Data-constrained magnetohydrodynamic simulation of global solar corona including solar wind effects within 2.5 $R_\odot$
Yihua Li, Guoyin Chen, Jinhan Guo, Yang Guo, Hao Wu, Yuhao Huang, Xin Cheng, Mingde Ding, Rony Keppens
TL;DR
A data-constrained near-Sun MHD model is developed to simulate the global solar corona including solar wind effects up to $2.5R_\odot$, using MPI-AMRVAC with a reduced polytropic index $\gamma=1.05$. The initial magnetic field is constructed from the Outflow field model driven by contemporaneous magnetograms (favoring SDO/HMI synchronic frames) to better capture open flux and coronal topology, then relaxed to a steady state under solar wind influence.
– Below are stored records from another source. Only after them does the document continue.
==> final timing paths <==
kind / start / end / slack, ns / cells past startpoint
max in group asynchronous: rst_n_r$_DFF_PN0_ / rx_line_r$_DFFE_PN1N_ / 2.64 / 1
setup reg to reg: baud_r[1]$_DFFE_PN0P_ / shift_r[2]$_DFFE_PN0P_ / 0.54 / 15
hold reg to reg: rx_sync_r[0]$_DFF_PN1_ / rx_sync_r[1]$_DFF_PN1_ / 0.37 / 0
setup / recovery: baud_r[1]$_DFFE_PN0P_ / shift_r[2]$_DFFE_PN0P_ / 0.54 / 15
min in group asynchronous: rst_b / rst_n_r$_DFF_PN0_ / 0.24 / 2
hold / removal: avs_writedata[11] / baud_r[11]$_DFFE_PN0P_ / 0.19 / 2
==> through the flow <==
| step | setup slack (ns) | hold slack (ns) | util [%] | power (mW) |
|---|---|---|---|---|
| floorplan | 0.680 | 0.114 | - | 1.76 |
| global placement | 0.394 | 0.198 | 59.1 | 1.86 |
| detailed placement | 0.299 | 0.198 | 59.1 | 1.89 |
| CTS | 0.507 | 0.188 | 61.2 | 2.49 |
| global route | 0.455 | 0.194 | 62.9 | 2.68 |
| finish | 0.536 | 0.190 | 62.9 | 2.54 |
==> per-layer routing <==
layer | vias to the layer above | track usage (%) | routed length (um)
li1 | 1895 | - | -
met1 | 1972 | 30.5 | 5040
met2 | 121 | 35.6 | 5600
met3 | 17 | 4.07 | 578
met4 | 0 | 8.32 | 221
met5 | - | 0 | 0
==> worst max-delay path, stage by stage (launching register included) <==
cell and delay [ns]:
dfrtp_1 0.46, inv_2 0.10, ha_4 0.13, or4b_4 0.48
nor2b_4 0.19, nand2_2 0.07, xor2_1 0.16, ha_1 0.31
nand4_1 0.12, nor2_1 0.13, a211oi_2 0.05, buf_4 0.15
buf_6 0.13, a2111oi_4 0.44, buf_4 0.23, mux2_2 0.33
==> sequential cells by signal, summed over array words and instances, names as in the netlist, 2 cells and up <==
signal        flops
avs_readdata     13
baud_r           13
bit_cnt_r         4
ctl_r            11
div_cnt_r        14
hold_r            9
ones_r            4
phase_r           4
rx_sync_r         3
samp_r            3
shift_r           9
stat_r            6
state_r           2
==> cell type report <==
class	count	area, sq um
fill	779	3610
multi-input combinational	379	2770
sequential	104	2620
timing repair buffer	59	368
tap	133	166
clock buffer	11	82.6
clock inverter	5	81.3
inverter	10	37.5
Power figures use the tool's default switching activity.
`config.mk`:
```
export PLATFORM = sky130hd
export DESIGN_NAME = rag_guard
export DESIGN_NICKNAME = d
export VERILOG_FILES = /design/src/hdl/rag_pkg.sv /design/src/hdl/rag_rgn_if.sv /design/src/hdl/rag_guard.sv /design/src/hdl/rag_rgn_match.sv
export SDC_FILE = /design/constraint.sdc
export NUM_CORES = 1
export LEC_CHECK = 0
export BUFFER_PORTS_ARGS = -buffer_cell sky130_fd_sc_hd__buf_2
export CAP_MARGIN = 5
export CORE_AREA = 2 2 196 198
export CTS_CLUSTER_DIAMETER = 60
export DETAILED_ROUTE_END_ITERATION = 7
export DIE_AREA = 0 0 198 200
export PLACE_DENSITY_LB_ADDON = 0.08
export SETUP_SLACK_MARGIN = 0.3
export SYNTH_ARGS = -nofsm -noshare
export SYNTH_HDL_FRONTEND = slang
export SYNTH_SLANG_ARGS = --single-unit
export TNS_END_PERCENT = 20
```
`constraint.sdc`:
```
create_clock -name clock -period 12.5 [get_ports clock]
set_input_delay 1.25 -clock clock [delete_from_list [all_inputs] [get_ports clock]]
set_output_delay 1.25 -clock clock [all_outputs]
set_load 0.02 [all_outputs]
```
`src/hdl/rag_pkg.sv`:
```
// Shared constants and types for the region access guard
package rag_pkg;
    // Bus and address geometry
    localparam int RAG_ADDR_W = 32;
    localparam int RAG_NUM_RGN = 8;
    localparam int RAG_NUM_SUB = 8;
    localparam int RAG_SUB_W = 3;
    localparam int RAG_EXP_W = 6;
    // Code region starts at zero, system region above it
    localparam logic [31:0] RAG_CODE_BASE = 32'h0000_0000;
    localparam logic [31:0] RAG_SYS_BASE = 32'h2000_0000;
    // Region size is two to the power of the exponent, in bytes
    localparam logic [5:0] RAG_MIN_EXP = 6'h08;
    localparam logic [5:0] RAG_MAX_EXP = 6'h20;
    localparam logic [5:0] RAG_SUB_SHIFT = 6'h03;
    // Reset values of the forwarded access
    localparam logic [31:0] RAG_ADDR_RST = 32'h0000_0000;
    typedef logic [RAG_ADDR_W-1:0] rag_addr_t;
endpackage : rag_pkg

```
`src/hdl/rag_rgn_if.sv`:
```
// Carrier between the guard and one region matcher
`timescale 1ns/1ns
`default_nettype none
interface rag_rgn_if;
    import rag_pkg::*;
    rag_addr_t addr;
    rag_addr_t base;
    logic [RAG_EXP_W-1:0] size_exp;
    logic enable;
    logic [RAG_NUM_SUB-1:0] sub_disable;
    logic hit;
    // Guard side drives the setup and the address
    modport owner (output addr, base, size_exp, enable, sub_disable,
        input hit);
    // Matcher side answers with the hit
    modport matcher (input addr, base, size_exp, enable, sub_disable,
        output hit);
endinterface : rag_rgn_if
`default_nettype wire

```
`src/hdl/rag_guard.sv`:
```
// Region access guard: protection check and code/system port steering
// Functional notes
// Code-region accesses go to code port
// Addresses from system base go to system port
// Eight regions, eight subregions each
// Uncovered or forbidden access faults
// Read-only region refuses writes
// No-access region refuses everything
// Refused access reaches no bus port
`timescale 1ns/1ns
`default_nettype none
module rag_guard
    import rag_pkg::*;
(
    // Clock and reset
    input wire logic clock,
    input wire logic reset,
    // Protection setup
    input wire logic prot_enable,
    input wire logic [RAG_NUM_RGN-1:0] rgn_enable,
    input wire logic [RAG_NUM_RGN-1:0][RAG_ADDR_W-1:0] rgn_base,
    input wire logic [RAG_NUM_RGN-1:0][RAG_EXP_W-1:0] rgn_size_exp,
    input wire logic [RAG_NUM_RGN-1:0][RAG_NUM_SUB-1:0] rgn_sub_disable,
    input wire logic [RAG_NUM_RGN-1:0] rgn_read_only,
    input wire logic [RAG_NUM_RGN-1:0] rgn_no_access,
    // Access from the core
    input wire logic req_valid,
    input wire logic [RAG_ADDR_W-1:0] req_addr,
    input wire logic req_write,
    input wire logic req_instr,
    // Forwarded access
    output logic code_valid,
    output logic sys_valid,
    output logic [RAG_ADDR_W-1:0] fwd_addr,
    output logic fwd_write,
    output logic fwd_instr,
    // Fault toward the core
    output logic fault,
    output logic [RAG_ADDR_W-1:0] fault_addr
);
    logic [RAG_NUM_RGN-1:0] hit_vec;
    logic hit_any;
    logic sel_ro;
    logic sel_na;
    logic allowed;
    logic to_sys;
    logic code_valid_q, code_valid_d;
    logic sys_valid_q, sys_valid_d;
    rag_addr_t fwd_addr_q, fwd_addr_d;
    logic fwd_write_q, fwd_write_d;
    logic fwd_instr_q, fwd_instr_d;
    logic fault_q, fault_d;
    rag_addr_t fault_addr_q, fault_addr_d;

    // one matcher per region
    for (genvar g = 0; g < RAG_NUM_RGN; g++) begin : g_rgn
        rag_rgn_if rif ();
        assign rif.addr = req_addr;
        assign rif.base = rgn_base[g];
        assign rif.size_exp = rgn_size_exp[g];
        assign rif.enable = rgn_enable[g];
        assign rif.sub_disable = rgn_sub_disable[g];
        assign hit_vec[g] = rif.hit;
        rag_rgn_match u_match (
            .rgn(rif)
        );
    end

    // Overlaps resolve to the highest-numbered region
    always_comb begin
        hit_any = 1'b0;
        sel_ro = 1'b0;
        sel_na = 1'b0;
        for (int i = 0; i < RAG_NUM_RGN; i++) begin
            if (hit_vec[i]) begin
                hit_any = 1'b1;
                sel_ro = rgn_read_only[i];
                sel_na = rgn_no_access[i];
            end
        end
    end

    // Permission and port choice for the current access
    always_comb begin
        // uncovered or forbidden refused
        allowed = !prot_enable || (hit_any
            // no-access region blocks all
            && !sel_na
            // read-only blocks writes
            && !(sel_ro && req_write));
        // system base and above
        to_sys = (req_addr >= RAG_SYS_BASE);
    end

    // Next values of the forwarded access and the fault
    always_comb begin
        // code region steering
        code_valid_d = req_valid && allowed && !to_sys;
        // system region steering
        sys_valid_d = req_valid && allowed && to_sys;
        // Hold address when idle so the ports stay quiet
        fwd_addr_d = fwd_addr_q;
        fwd_write_d = fwd_write_q;
        fwd_instr_d = fwd_instr_q;
        // refused access never forwarded
        if (req_valid && allowed) begin
            fwd_addr_d = req_addr;
            fwd_write_d = req_write;
            fwd_instr_d = req_instr;
        end
        // one-cycle fault pulse
        fault_d = req_valid && !allowed;
        fault_addr_d = fault_addr_q;
        if (fault_d) begin
            fault_addr_d = req_addr;
        end
    end

    // Register every output
    always_ff @(posedge clock) begin
        if (reset) begin
            code_valid_q <= 1'b0;
            sys_valid_q <= 1'b0;
            fwd_addr_q <= RAG_ADDR_RST;
            fwd_write_q <= 1'b0;
            fwd_instr_q <= 1'b0;
            fault_q <= 1'b0;
            fault_addr_q <= RAG_ADDR_RST;
        end else begin
            code_valid_q <= code_valid_d;
            sys_valid_q <= sys_valid_d;
            fwd_addr_q <= fwd_addr_d;
            fwd_write_q <= fwd_write_d;
            fwd_instr_q <= fwd_instr_d;
            fault_q <= fault_d;
            fault_addr_q <= fault_addr_d;
        end
    end

    assign code_valid = code_valid_q;
    assign sys_valid = sys_valid_q;
    assign fwd_addr = fwd_addr_q;
    assign fwd_write = fwd_write_q;
    assign fwd_instr = fwd_instr_q;
    assign fault = fault_q;
    assign fault_addr = fault_addr_q;

    // disabled region or subregions never hit
    for (genvar h = 0; h < RAG_NUM_RGN; h++) begin : g_chk

    end
endmodule : rag_guard
`default_nettype wire

```
`src/hdl/rag_rgn_match.sv`:
```
// One protection region: address compare and subregion masking
`timescale 1ns/1ns
`default_nettype none
module rag_rgn_match
    import rag_pkg::*;
(
    // Region setup and answer
    rag_rgn_if.matcher rgn
);
    logic [RAG_EXP_W-1:0] exp_eff;
    logic [32:0] size_mask;
    logic in_range;
    logic [RAG_SUB_W-1:0] sub_idx;

    // Clamp size, compare upper bits, pick the subregion
    always_comb begin
        exp_eff = rgn.size_exp;
        if (exp_eff < RAG_MIN_EXP) begin
            exp_eff = RAG_MIN_EXP; // Too small to split in eight
        end else if (exp_eff > RAG_MAX_EXP) begin
            exp_eff = RAG_MAX_EXP;
        end
        size_mask = ~((33'h1 << exp_eff) - 33'h1);
        in_range = ((({1'b0, rgn.addr} ^ {1'b0, rgn.base}) & size_mask)
            == 33'h0);
        sub_idx = RAG_SUB_W'(rgn.addr >> (exp_eff - RAG_SUB_SHIFT));
        // disabled subregion uncovers
        rgn.hit = rgn.enable && in_range && !rgn.sub_disable[sub_idx];
    end
endmodule : rag_rgn_match
`default_nettype wire

```
==> impl_metrics.ini <==
[routing]
drt_iter0_markers = 2495
wl_per_cell_um = 24.3
vias_per_cell = 6.84
ant_nets = 0
dr_total_vias = 25017
firstDrtPassIters = 6
routed_wl_mm = 88.9
drc = 0

[global_route]
gr-total-overflow = 0
grt_max_degree = 104
grt_pass1_wl_mm = 132
grt_pass1_vias = 23107
antenna_found_initial = 7
track_usage_pct = 42.4

[finish]
synthToLayoutAreaGrowth_pct = 11.6
drive_gt1_share_pct = 22.5
layout.area.seq_sq_mm = 0.00138
multiInputGateArea_sq_mm = 0.0183
fillers = 3390
final_core_util_pct = 62.7
fin_nets = 3620

[setup_path]
critPathArrivalTime_ns = 8.19
setup.worst_path.end_class = register
crit_family = compound AO/OA/AOI/OAI gates
cp_num_buf_inv = 2
cp_data_required_time_ns = 12.75
cpPeakStageDelay_ns = 0.79
slowest_stage = nor4b_1
worst-setup-path-type = input pin to register
path_cells = buf_2, o21bai_1, nor2_4, inv_2, ha_1, o21a_1, o21ai_0, nor4b_1, nand3_1, xnor2_1, a22oi_1, o221ai_1, or4_1, a211oi_2, nor2_1, a31oi_1, a311o_1, a41o_1, mux2i_1
start_kind = input pin
critPathMaxFanout = 30

[place]
hpwlAfterDp_mm = 59.5
gp_congestion = 1.08
port_buffers = 466

[clocking]
cts_inserted_buffers = 9
cts-htree-levels = 3
ctsHoldBuffers = 0
cts_tree = built
clkTransAtPathRegs_ns = 0.05
clk_path_buf_depth = 2
post_cts_buffers = 0
clock-sinks = 69
clkLatencyLatePin_ns = 0.32
root_buffer = clkbuf_16
cts.repair.resized = 0

[synthesis]
synth_area_leaders = mux4_2 9.1%, mux2i_1 8.7%, dfxtp_1 6.6%
syn_inst = 2894
syn_area_per_cell_sq_um = 7.27
ys_seq_elements = 69
ys_seq_area_share_pct = 6.57
yosysWarnings = 0
synth_area_sq_mm = 0.0210
synthFlopType = dfxtp_1
synth_cell_type_count = 106
async_reset_ff_share_pct = 0
yosysTopAreaCellShare_pct = 9.10
synth_edf_count = 0
yosysTopAreaCell = mux4_2

[floorplan]
boundaryPins = 499
dieArea_sq_mm = 0.0396
die_y_um = 200
die_w_um = 198
core_area_sq_mm = 0.0374
rows = 71
start_util_pct = 56.2

[power]
power.share.sequential_pct = 16.6
p_total_w = 0.00143
clkPwrFrac_pct = 16.5
power.switching_w = 0.000672
p_sw_share_pct = 47.0
intPower_w = 0.000757
comb_power_share_pct = 66.9
vdd_drop_max_mv = 0.0554
power_per_cell_area_mw_per_mm2 = 60.9
p_leak_nw = 9.87

[timing]
rsz0062_at_grt = no
finalSetupViolCount = 0
setup_tns_ns = 0
slew_headroom_pct = 17.7
period_needed_ns = 7.95
tightestPinTransition_ns = 1.23
fmax_mhz = 126
maxSlewViolCount = 0
hold_viol = 0
fin_skew_ns = 0
finalCritPeriodShare_pct = 63.6

[min_path]
min_path_type = register to register

[run]
cap_violations = 0

[status]
status = complete, no violations
final cells by class:
cell class,count,area share [%]
Timing Repair Buffer,498,11.0
Multi-Input combinational cell,2484,78.0
Tap cell,511,2.72
Inverter,72,1.16
Antenna cell,7,0.0746
Clock buffer,11,1.08
Sequential cell,69,5.89
Clock inverter,5,0.149
cells in the final DEF (no fill, tap or decap), drive strengths merged, types with 33 or more instances in the layout:
cell type	instances
nand3	101
nand2	295
a211oi	61
dfxtp	69
a31oi	59
a21oi	127
xnor2	154
mux2	33
inv	69
nor3	72
nor2	172
buf	498
nand2b	117
mux4	85
o21ai	133
and3	39
mux2i	183
o211ai	45
xor2	147
ha	56
nor4	41
nor2b	39
layer usage:
| layer | global-route usage, % | share of wire (%) |
|---|---|---|
| met5 | 0 | 0 |
| met2 | 65.3 | 43 |
| met1 | 53.6 | 37 |
| met3 | 10.5 | 13 |
| met4 | 26.0 | 6.8 |
flip-flops by register name, summed over array words and instances, names as in the netlist:
name / count
fault_addr: 32
fwd_addr: 32
code_valid: 1
fault: 1
fwd_instr: 1
fwd_write: 1
sys_valid: 1
power by group through the flow:
stage | combinational, W | clock (W) | sequential (W)
final | 0.000956 | 0.000236 | 0.000237
after global routing | 0.00101 | 0.000246 | 0.000238
after CTS | 0.000924 | 0.000238 | 0.000237
after detailed placement | 0.000919 | 0 | 0.000242
after global placement | 0.000904 | 0 | 0.000241
after floorplan | 0.000639 | 0 | 0.000255
Yosys cell counts (13+ instances only):
library cell,number
or3_1,16
a2111oi_0,16
o211ai_1,45
ha_1,56
and2_1,26
nor3_1,71
o221ai_1,14
mux2i_1,182
a211oi_1,56
a31oi_1,59
nand2b_1,117
or2_2,17
nor4_1,41
o2111ai_1,20
mux4_2,85
clkbuf_1,216
buf_1,24
a22oi_1,17
mux2_2,33
and3_1,39
a311oi_1,15
dfxtp_1,69
inv_1,61
nand3b_1,13
o21ai_0,129
xnor2_1,154
a21o_1,21
nor2b_1,39
xor2_1,147
nor2_1,169
o31ai_1,16
a21oi_1,127
a211o_1,17
nand4_1,29
buf_2,34
a221oi_1,13
nand3_1,101
nor3b_1,17
nand2_1,295
o22ai_1,26
worst min-delay path: stages, from the launching register on:
cell      delay (ns)
dfxtp_1         0.30
nand2b_1        0.06
mux2i_1         0.06
worst paths after layout:
| kind | depth (start not counted) | endpoint | from | slack [ns] |
|---|---|---|---|---|
| max reg2reg | 2 | fault_addr[10]$_SDFFE_PP0P_ | fault_addr[10]$_SDFFE_PP0P_ | 11.84 |
| max | 19 | fwd_addr[8]$_SDFFE_PP0P_ | rgn_size_exp[5] | 4.55 |
| min reg2reg | 2 | fault_addr[12]$_SDFFE_PP0P_ | fault_addr[12]$_SDFFE_PP0P_ | 0.47 |
| min | 2 | fault_addr[12]$_SDFFE_PP0P_ | fault_addr[12]$_SDFFE_PP0P_ | 0.47 |
per-stage QoR:
step | area (sq um) | hold WS (ns) | setup WS [ns] | std cells
after detailed placement | 23200 | 0.459 | 4.49 | 3634
after CTS | 23500 | 0.471 | 4.81 | 3650
final | 23500 | 0.471 | 4.55 | 3657
after global routing | 23500 | 0.487 | 4.15 | 3654
after global placement | 23200 | 0.456 | 4.61 | 3634
after floorplan | 21100 | 0.546 | 6.29 | 2909
cells by family (layout without fill, tap and decap cells):
kind of cell	after synthesis	count (layout)	share of synthesized area, %
other cells	1	23	0.0178
buf+inv	356	586	6.79
simple gates	1049	1049	25.6
xor+xnor	301	301	12.5
mux	301	301	19.6
fa+ha+maj	56	56	3.33
compound gates	761	761	25.6
flops	69	69	6.57
Note: power is estimated with default switching activity, not from simulation.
Comparisons with total solar eclipse white-light and Fe XIV images, and QSL analyses, show good agreement in large-scale structures such as helmet streamers, loops, and pseudo-streamers, validating the approach as a background for CME triggering and propagation studies. The study highlights the sensitivity of results to input magnetograms and boundary choices, and outlines pathways to extend the domain and physics to higher radii and full heliospheric coupling with models like ICARUS and EUHFORIA.
Abstract
Total solar eclipses (TSEs) provide a unique opportunity to observe the large-scale solar corona. The solar wind plays an important role in forming the large-scale coronal structure and magnetohydrodynamic (MHD) simulations are used to reproduce it for further studying coronal mass ejections (CMEs). We conduct a data-constrained MHD simulation of the global solar corona including solar wind effects of the 2024 April 8 TSE with observed magnetograms using the Message Passing Interface Adaptive Mesh Refinement Versatile Advection Code (MPI-AMRVAC) within 2.5 $R_\odot$. This TSE happened within the solar maximum, hence the global corona was highly structured. Our MHD simulation includes the energy equation with a reduced polytropic index $γ=1.05$. We compare the global magnetic field for multiple magnetograms and use synchronic frames from the Solar Dynamics Observatory/Helioseismic and Magnetic Imager to initialize the magnetic field configuration from a magneto-frictionally equilibrium solution, called the Outflow field. We detail the initial and boundary conditions employed to time-advance the full set of ideal MHD equations such that the global corona is relaxed to a steady state. The magnetic field, the velocity field, and distributions of the density and thermal pressure are successfully reproduced. We demonstrate direct comparisons with TSE images in white-light and Fe XIV emission augmented with quasi-separatrix layers, the integrated current density, and the synthetic white-light radiation, and find a good agreement between simulations and observations. This provides a fundamental background for future simulations to study the triggering and acceleration mechanisms of CMEs under solar wind effects.